Directions for this task. Go through the lines below one by one and count those holding the string "clkSlewWorstSetupHoldPaths". Give the count alone.

Given records.
____________

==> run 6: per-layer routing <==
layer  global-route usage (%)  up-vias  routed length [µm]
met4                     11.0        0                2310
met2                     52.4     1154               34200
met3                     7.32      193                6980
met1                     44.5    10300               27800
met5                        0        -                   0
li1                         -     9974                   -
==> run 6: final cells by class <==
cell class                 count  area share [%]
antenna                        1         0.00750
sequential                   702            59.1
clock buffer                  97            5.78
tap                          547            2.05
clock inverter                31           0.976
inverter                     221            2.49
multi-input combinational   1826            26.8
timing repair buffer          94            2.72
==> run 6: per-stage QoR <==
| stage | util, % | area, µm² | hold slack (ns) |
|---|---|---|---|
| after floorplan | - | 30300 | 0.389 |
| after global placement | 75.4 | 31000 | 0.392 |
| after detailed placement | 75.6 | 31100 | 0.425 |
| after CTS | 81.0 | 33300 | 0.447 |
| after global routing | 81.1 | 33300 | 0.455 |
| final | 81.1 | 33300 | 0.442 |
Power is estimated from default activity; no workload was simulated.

____________

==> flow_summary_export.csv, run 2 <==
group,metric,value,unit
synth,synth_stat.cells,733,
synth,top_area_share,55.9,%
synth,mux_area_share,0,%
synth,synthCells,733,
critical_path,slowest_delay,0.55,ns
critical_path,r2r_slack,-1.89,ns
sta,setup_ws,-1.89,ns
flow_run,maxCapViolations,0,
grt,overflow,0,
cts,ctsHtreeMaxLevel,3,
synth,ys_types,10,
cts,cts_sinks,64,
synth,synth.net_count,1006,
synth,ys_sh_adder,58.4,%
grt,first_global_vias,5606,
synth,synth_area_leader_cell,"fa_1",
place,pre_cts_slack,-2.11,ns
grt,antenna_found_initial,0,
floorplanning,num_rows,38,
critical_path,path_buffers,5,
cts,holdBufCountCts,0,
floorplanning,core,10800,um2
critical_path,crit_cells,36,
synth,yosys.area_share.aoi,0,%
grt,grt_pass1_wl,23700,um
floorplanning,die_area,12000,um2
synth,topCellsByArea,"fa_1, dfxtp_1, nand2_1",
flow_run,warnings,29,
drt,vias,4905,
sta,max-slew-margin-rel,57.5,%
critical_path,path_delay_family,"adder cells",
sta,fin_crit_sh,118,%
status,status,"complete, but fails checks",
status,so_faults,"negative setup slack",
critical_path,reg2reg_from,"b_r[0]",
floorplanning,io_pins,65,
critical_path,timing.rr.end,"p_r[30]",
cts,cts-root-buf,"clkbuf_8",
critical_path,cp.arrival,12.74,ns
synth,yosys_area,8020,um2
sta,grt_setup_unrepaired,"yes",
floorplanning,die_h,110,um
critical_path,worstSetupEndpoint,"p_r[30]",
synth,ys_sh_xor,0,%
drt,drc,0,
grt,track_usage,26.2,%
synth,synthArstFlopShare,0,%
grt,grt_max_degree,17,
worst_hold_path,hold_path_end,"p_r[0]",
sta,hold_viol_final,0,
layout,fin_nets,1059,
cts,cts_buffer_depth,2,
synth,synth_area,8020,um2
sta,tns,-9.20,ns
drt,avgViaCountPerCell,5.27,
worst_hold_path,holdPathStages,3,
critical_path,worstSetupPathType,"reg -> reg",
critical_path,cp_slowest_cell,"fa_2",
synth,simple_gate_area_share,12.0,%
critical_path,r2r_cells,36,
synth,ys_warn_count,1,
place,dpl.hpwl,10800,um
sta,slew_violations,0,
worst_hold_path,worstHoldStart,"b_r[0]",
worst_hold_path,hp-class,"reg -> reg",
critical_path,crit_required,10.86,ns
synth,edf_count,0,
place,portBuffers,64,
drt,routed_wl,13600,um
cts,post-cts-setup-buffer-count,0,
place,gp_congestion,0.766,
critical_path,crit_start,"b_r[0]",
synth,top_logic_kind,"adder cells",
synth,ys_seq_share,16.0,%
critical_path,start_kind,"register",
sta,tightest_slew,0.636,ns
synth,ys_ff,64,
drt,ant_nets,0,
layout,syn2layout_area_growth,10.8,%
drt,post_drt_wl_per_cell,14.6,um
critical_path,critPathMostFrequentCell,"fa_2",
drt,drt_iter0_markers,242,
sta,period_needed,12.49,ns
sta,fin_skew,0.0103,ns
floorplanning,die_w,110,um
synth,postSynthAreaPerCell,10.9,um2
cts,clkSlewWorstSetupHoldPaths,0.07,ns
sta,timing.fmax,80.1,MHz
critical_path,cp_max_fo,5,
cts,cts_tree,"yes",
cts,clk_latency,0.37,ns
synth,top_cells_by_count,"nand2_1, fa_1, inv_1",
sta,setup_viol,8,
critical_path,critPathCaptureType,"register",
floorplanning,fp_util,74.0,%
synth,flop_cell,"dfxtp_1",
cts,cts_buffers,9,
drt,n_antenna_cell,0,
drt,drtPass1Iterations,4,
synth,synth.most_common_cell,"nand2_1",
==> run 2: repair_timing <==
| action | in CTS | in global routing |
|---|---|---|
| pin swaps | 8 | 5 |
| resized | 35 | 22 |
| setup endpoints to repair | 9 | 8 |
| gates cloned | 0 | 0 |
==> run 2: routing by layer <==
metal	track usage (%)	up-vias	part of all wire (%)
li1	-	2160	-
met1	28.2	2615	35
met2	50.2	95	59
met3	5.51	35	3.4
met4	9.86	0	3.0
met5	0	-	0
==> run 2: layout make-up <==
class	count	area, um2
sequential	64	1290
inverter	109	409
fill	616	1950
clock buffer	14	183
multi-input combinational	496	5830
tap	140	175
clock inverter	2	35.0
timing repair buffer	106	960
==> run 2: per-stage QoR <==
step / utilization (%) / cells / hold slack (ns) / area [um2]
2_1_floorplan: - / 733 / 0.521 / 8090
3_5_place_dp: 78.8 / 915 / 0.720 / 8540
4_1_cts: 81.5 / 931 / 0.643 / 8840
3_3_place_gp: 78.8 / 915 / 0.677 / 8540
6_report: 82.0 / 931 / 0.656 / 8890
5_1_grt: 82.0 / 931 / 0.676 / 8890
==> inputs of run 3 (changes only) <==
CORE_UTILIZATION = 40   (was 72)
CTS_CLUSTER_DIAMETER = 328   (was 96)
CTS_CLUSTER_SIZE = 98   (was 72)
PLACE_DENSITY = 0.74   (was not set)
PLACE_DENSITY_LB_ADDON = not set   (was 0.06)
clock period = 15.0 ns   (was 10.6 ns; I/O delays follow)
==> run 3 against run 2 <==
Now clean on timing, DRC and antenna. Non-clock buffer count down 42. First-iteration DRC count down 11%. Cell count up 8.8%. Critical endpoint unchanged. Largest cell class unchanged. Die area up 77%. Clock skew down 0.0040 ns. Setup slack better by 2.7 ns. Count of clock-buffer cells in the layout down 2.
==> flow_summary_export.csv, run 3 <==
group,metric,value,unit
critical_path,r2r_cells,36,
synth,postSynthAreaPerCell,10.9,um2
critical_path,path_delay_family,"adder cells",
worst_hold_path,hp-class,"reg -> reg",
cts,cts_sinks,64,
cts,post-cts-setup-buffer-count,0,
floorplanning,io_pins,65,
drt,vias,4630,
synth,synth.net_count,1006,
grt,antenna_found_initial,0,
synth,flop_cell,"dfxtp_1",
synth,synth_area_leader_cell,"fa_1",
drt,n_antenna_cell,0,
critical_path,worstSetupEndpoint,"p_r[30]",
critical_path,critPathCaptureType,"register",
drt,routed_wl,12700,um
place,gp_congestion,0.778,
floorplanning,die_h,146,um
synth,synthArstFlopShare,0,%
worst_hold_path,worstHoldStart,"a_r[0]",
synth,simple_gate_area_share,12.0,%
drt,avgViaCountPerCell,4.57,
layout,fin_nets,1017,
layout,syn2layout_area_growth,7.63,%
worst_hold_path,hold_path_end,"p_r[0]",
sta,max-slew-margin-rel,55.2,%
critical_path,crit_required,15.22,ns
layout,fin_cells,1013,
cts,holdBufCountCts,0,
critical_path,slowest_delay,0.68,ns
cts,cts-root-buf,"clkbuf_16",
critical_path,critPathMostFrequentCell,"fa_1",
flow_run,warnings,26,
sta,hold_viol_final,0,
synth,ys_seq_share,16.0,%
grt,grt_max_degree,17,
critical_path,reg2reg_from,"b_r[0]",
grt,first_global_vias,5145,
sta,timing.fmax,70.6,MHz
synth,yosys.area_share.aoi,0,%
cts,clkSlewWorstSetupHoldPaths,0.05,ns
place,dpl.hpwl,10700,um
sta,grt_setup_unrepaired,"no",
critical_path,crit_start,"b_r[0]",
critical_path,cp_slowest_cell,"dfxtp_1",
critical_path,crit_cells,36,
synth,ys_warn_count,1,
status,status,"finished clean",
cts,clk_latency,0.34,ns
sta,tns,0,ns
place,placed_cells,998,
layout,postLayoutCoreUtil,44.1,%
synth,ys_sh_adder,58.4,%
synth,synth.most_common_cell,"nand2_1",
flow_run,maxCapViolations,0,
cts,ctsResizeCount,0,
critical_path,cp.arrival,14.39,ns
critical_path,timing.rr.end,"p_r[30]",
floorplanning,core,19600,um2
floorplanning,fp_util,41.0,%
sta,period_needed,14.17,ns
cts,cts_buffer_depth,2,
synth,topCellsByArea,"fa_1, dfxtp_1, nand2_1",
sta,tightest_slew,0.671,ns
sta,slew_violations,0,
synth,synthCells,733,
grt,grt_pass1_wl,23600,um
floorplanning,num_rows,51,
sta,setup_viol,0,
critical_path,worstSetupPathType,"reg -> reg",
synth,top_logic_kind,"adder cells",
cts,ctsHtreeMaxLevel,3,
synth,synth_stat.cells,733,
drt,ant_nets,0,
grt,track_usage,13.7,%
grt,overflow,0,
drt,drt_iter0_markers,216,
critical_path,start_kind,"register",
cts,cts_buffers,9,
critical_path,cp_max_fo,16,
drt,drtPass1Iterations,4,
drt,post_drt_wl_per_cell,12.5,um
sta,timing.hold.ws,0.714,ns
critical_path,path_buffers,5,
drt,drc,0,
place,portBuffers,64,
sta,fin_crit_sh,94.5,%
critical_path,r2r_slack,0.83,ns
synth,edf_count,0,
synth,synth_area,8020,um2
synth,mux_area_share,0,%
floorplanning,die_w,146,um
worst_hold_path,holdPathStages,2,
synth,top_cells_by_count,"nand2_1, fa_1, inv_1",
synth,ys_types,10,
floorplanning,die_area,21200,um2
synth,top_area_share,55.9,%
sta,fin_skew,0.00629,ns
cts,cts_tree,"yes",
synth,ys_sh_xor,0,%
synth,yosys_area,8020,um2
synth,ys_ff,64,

____________

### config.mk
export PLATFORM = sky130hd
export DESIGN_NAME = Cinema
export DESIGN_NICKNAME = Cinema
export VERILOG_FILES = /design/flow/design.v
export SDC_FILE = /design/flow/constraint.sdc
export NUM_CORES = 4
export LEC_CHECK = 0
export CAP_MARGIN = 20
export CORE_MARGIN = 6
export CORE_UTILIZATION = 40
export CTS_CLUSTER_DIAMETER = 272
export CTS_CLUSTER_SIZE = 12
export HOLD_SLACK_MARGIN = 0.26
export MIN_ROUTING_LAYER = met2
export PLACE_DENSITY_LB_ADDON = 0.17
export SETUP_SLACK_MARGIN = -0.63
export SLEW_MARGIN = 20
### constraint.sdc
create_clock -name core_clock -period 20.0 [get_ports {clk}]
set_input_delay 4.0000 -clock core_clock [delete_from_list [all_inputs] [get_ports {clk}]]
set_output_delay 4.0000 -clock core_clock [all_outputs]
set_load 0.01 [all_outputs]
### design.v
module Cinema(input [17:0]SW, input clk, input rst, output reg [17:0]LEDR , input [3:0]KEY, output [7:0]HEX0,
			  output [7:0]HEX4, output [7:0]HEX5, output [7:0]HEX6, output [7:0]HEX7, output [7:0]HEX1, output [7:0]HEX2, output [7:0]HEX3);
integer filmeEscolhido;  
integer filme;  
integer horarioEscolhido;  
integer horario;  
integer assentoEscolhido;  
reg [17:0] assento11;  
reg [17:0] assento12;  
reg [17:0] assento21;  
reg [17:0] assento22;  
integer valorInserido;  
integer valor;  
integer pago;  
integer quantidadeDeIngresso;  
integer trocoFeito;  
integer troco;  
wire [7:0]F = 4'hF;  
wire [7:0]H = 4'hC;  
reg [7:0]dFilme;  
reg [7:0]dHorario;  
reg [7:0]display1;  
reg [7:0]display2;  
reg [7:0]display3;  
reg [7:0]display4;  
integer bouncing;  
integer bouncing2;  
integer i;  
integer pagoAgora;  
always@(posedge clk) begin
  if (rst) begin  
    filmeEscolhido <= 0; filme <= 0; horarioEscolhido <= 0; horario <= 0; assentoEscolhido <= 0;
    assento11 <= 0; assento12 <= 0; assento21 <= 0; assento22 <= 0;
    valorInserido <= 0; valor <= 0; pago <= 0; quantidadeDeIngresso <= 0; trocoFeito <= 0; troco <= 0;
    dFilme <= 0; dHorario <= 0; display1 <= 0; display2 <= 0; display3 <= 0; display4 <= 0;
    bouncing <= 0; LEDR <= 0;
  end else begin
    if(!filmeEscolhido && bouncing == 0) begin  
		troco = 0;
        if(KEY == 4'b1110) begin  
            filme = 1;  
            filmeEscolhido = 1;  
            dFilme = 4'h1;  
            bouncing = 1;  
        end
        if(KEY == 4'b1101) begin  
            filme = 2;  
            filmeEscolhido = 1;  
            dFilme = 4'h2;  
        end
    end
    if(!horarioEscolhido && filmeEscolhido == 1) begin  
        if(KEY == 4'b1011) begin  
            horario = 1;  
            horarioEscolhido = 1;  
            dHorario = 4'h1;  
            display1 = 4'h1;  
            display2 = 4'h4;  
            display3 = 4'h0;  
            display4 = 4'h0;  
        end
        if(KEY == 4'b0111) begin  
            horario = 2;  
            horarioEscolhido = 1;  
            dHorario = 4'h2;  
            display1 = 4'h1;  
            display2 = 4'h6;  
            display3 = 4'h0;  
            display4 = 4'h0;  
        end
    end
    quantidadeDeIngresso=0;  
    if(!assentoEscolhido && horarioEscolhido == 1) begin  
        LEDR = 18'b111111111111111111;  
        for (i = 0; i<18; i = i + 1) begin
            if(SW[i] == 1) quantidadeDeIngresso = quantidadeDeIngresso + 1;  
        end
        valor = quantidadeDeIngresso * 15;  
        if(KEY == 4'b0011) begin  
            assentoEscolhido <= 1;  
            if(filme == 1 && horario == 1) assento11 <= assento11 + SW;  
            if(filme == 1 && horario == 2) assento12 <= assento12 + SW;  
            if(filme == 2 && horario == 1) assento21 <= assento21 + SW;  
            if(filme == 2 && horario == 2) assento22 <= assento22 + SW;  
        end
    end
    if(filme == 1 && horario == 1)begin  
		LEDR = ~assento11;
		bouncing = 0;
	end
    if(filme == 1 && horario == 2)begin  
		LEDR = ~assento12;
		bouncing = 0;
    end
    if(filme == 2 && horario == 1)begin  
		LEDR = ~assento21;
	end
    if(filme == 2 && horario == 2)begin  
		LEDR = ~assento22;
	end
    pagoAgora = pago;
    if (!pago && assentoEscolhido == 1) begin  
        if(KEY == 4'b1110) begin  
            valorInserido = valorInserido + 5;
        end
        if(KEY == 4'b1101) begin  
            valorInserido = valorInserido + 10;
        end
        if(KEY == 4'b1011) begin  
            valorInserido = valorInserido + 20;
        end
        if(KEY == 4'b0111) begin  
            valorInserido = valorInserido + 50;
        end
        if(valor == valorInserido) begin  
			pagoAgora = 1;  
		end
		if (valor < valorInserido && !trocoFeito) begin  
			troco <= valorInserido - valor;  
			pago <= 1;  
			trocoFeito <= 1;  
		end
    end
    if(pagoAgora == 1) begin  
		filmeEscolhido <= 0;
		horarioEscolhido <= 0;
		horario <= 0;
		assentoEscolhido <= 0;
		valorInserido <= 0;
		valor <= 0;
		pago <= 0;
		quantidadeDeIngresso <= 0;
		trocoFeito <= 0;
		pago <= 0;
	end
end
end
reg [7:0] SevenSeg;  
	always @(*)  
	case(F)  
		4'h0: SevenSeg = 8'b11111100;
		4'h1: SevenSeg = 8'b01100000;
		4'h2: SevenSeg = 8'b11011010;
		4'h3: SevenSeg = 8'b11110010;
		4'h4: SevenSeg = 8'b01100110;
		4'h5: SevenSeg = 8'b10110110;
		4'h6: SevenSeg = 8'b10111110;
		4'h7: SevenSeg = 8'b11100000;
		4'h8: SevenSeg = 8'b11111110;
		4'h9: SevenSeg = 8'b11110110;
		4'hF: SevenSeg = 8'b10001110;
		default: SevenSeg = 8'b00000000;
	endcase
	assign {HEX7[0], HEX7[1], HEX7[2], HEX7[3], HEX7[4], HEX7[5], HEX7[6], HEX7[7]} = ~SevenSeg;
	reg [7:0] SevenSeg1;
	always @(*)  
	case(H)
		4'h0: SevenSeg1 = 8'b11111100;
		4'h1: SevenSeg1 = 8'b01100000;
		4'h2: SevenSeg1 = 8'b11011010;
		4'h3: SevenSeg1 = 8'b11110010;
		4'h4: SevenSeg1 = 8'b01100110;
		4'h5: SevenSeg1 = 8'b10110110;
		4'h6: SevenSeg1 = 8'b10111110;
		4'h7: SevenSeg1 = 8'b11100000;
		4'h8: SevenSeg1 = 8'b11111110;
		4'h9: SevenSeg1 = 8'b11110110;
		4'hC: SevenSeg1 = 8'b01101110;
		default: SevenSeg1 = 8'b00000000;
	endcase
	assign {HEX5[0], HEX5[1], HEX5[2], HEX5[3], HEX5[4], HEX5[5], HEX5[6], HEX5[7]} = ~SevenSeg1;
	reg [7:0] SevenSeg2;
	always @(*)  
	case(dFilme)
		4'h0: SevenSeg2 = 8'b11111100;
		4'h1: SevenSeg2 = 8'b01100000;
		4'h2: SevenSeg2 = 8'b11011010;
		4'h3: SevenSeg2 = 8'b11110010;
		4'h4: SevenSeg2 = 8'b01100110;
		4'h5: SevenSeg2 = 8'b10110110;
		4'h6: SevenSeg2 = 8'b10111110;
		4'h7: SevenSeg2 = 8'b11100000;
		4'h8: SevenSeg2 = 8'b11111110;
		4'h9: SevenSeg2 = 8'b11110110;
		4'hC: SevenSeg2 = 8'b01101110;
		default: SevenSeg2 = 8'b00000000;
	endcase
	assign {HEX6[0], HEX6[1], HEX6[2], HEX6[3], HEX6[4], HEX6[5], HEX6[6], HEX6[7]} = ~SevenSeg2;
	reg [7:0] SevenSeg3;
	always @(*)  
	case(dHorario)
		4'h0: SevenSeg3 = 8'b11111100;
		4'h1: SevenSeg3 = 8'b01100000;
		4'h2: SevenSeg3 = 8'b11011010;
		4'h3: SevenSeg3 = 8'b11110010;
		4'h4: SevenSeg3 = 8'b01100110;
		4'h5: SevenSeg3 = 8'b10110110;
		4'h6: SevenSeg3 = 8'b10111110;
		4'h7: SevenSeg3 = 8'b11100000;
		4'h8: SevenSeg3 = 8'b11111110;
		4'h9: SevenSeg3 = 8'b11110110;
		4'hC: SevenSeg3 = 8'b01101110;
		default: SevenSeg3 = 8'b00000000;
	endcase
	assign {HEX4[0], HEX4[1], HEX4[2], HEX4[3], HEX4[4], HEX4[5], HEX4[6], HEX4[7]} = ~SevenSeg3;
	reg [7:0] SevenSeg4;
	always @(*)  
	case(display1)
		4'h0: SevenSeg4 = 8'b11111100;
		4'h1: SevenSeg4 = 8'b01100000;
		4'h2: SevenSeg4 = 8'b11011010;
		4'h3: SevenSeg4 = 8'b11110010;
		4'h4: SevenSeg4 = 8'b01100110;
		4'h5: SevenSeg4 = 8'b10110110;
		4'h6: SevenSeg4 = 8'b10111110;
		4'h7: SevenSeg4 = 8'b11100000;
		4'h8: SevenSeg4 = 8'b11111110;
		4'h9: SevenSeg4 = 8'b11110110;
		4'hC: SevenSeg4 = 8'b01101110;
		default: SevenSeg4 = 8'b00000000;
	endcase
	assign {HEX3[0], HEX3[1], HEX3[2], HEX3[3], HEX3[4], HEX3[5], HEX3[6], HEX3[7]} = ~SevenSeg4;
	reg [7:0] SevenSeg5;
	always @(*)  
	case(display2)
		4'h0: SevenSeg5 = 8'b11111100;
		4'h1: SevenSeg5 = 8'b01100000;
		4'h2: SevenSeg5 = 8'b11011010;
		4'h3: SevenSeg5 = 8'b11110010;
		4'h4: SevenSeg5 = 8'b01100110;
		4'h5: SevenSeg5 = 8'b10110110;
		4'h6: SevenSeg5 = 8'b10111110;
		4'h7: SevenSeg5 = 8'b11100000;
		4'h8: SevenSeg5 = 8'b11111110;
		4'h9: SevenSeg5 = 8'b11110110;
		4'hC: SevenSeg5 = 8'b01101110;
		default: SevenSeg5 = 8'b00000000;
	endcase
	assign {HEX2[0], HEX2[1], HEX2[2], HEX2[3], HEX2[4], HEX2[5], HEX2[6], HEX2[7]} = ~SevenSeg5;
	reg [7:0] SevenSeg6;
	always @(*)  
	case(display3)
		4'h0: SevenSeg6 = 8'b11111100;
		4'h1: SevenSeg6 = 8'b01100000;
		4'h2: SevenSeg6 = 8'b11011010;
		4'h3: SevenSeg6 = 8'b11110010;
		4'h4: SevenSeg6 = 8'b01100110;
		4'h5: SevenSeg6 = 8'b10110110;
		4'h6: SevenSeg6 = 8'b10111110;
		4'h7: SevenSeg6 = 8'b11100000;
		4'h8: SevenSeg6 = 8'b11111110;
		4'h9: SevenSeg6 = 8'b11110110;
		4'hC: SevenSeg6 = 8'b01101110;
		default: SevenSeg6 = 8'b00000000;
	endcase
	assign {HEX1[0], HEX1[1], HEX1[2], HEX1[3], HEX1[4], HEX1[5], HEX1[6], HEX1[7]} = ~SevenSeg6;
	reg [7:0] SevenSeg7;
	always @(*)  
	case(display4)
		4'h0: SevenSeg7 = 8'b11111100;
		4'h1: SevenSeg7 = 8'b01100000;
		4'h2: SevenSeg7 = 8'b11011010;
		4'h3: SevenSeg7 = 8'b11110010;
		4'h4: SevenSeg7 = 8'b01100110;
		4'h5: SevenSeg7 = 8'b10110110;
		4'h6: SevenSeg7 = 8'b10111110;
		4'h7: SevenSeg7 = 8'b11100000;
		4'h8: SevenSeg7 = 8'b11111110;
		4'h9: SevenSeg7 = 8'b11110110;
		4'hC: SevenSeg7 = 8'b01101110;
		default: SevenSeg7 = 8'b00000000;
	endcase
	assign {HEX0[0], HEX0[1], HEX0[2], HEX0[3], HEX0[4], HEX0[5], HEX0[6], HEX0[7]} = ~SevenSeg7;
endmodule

____________

Exercise answer. 2